Ippenschied is an Ortsgemeinde – a municipality belonging to a Verbandsgemeinde, a kind of collective municipality – in the Bad Kreuznach district in Rhineland-Palatinate, Germany. It belongs to the Verbandsgemeinde of Bad Sobernheim, whose seat is in the like-named town.

==Geography==

===Location===
Ippenschied lies in the southern Hunsrück between the Soonwald and the former NATO airfield at Pferdsfeld, in what is now Bad Sobernheim’s northern municipal exclave.

===Neighbouring municipalities===
Clockwise from the north, Ippenschied’s neighbours are the municipalities of Winterbach, Winterburg and Rehbach and the town of Bad Sobernheim (exclave, not main townsite), all of which likewise lie within the Bad Kreuznach district.

==History==
Archaeological finds made within municipal limits bear witness to people living and settling in the Ippenschied area as far back as Roman times. Like all places at the forest’s outskirts (“vor dem Walde” in German), it seems likely that Ippenschied, too, arose only in the Middle Ages. In 1348, Ippenschied had its first documentary mention. Ippenschied belonged to the “Hinder” County of Sponheim, and by the partition of the Sponheim holdings in 1776, it was assigned to the Margraviate of Baden. After French Revolutionary troops had overrun and occupied the German lands on the Rhine’s left bank in 1794, the village belonged to the Canton of Sobernheim in the Department of Rhin-et-Moselle from 1798 to 1814. Under the terms of the Congress of Vienna, the region, and Ippenschied along with it, passed in 1815 to the Kingdom of Prussia, within which it was grouped into the Kreuznach district in the Regierungsbezirk of Koblenz.

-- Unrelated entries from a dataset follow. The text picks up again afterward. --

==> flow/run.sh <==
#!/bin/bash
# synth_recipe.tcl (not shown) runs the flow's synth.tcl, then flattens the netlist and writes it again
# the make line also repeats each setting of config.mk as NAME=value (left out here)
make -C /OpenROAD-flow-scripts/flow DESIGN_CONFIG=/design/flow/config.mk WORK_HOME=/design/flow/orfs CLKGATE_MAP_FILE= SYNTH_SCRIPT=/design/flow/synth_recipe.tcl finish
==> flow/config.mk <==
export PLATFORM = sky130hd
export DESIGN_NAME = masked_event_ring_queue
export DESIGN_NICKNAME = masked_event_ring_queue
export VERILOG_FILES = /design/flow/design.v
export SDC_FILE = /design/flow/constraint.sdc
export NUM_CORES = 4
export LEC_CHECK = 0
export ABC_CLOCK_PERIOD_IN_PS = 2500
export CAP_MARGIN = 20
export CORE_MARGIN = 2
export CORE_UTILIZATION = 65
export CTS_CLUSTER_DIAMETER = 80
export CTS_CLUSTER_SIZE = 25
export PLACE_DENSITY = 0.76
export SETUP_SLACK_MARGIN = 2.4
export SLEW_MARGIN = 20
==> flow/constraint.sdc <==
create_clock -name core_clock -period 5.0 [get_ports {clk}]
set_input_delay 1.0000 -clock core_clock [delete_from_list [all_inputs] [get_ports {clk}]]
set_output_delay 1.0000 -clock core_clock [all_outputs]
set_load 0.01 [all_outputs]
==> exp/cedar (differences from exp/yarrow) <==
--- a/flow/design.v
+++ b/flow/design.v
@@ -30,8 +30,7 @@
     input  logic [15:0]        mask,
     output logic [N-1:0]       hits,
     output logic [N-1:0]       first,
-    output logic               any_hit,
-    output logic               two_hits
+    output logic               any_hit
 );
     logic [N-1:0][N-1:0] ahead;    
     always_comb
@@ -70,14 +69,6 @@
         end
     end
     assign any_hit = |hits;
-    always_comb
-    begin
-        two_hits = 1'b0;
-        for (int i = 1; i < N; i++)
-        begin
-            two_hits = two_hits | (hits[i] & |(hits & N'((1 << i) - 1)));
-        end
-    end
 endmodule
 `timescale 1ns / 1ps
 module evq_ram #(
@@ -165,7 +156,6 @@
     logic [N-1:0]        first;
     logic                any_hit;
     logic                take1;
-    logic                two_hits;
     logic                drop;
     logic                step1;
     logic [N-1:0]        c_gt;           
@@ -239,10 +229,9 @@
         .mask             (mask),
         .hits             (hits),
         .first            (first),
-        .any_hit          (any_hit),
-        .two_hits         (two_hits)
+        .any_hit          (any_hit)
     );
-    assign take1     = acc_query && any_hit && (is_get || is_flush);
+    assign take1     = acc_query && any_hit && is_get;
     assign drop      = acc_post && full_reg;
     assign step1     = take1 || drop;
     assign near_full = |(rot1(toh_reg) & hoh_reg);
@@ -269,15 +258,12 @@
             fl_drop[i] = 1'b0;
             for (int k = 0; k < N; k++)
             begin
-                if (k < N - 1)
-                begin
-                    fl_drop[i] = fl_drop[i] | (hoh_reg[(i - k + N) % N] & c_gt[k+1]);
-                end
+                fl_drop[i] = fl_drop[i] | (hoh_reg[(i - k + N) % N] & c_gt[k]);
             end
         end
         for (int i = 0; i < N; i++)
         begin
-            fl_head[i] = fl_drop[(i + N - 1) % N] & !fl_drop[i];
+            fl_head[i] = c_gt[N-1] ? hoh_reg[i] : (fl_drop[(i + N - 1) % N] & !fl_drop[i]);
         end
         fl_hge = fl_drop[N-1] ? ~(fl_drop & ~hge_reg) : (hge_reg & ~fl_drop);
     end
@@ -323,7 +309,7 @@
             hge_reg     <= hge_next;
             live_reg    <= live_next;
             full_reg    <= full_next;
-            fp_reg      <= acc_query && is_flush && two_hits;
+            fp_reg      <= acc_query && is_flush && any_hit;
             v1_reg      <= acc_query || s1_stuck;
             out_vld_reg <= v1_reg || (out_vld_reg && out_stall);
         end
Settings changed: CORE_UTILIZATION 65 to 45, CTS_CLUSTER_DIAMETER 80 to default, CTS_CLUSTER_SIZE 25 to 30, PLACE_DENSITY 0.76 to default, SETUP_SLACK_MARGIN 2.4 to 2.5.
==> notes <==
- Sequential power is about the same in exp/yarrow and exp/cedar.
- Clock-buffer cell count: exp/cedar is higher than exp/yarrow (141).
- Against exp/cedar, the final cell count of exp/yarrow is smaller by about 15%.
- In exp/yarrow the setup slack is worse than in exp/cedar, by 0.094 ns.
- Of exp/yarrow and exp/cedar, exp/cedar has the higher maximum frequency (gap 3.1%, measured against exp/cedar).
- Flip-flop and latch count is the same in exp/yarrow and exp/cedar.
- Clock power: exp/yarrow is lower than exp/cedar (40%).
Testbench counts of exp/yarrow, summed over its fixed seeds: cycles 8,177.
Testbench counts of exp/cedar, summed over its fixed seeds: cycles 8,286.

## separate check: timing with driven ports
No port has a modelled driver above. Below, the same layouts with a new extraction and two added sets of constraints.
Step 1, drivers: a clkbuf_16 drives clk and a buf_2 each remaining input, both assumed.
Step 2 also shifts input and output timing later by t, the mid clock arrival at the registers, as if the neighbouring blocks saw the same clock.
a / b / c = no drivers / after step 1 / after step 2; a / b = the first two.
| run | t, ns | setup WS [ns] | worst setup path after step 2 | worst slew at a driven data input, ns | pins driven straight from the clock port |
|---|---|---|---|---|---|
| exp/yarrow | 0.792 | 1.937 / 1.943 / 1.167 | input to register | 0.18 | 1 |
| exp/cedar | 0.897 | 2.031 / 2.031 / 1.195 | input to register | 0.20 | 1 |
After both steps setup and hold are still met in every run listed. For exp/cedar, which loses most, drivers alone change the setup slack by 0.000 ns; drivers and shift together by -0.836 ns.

This was part of Prussia’s Rhine Province until 1822. Until the early 19th century, Ippenschied belonged scholastically – as it still does ecclesiastically – to Winterburg. About 1800, the village established its own school. Even before the Second World War, Ippenschied had earned distinction as a model farming village with its many agricultural operations, and indeed even today it is one of those villages in which working the land is still deeply rooted. Ippenschied, which had always been bound to the Amt of Winterburg, was assigned in 1970 to the Verbandsgemeinde of Bad Sobernheim when the Ämter were then dissolved.

===Population development===
Ippenschied’s population development since Napoleonic times is shown in the table below. The figures for the years from 1871 to 1987 are drawn from census data:

| Year | Inhabitants |
|---|---|
| 1815 | 165 |
| 1835 | 190 |
| 1871 | 224 |
| 1905 | 169 |
| 1939 | 174 |

| Year | Inhabitants |
|---|---|
| 1950 | 214 |
| 1961 | 153 |
| 1970 | 158 |
| 1987 | 159 |
| 2005 | 151 |

==Religion==
As at 30 September 2013, there are 146 full-time residents in Ippenschied, and of those, 93 are Evangelical (63.699%), 15 are Catholic (10.274%), 1 (0.685%) belongs to another religious group and 37 (25.342%) either have no religion or will not reveal their religious affiliation.

==Politics==

===Municipal council===
The council is made up of 6 council members, who were elected by majority vote at the municipal election held on 7 June 2009, and the honorary mayor as chairman.

===Mayor===
Ippenschied's mayor is Reinhard Koch.

===Coat of arms===
The German blazon reads: In Schwarz über doppelgeschachtem, rotsilbernem Balken ein goldener Pflug, unten ein goldenes hippenartiges Rodemesser.

The municipality's arms might in English heraldic language be described thus: Sable a fess countercompony gules and argent between a plough and a billhooklike clearing knife, both Or.

The fess with two chequered rows (“countercompony”) is a reference to the village's former allegiance to the County of Sponheim, while the charge above this, the plough, symbolizes Ippenschied's status as a farming village. The other charge, the billhook (actually, the German blazon specifies a “clearing knife” that looks like a billhook), is a canting element, for one word used in German for a billhook is Hippe, suggesting the first part of the name “Ippenschied” (although in German, as in English, the letter H is pronounced).

==Economy and infrastructure==

===Transport===
Both Bundesstraße 41 (Saarbrücken–Ingelheim am Rhein) and the Nahe Valley Railway (Bingen–Saarbrücken) run by some 13 km south of Ippenschied. The nearest railway station is in Monzingen.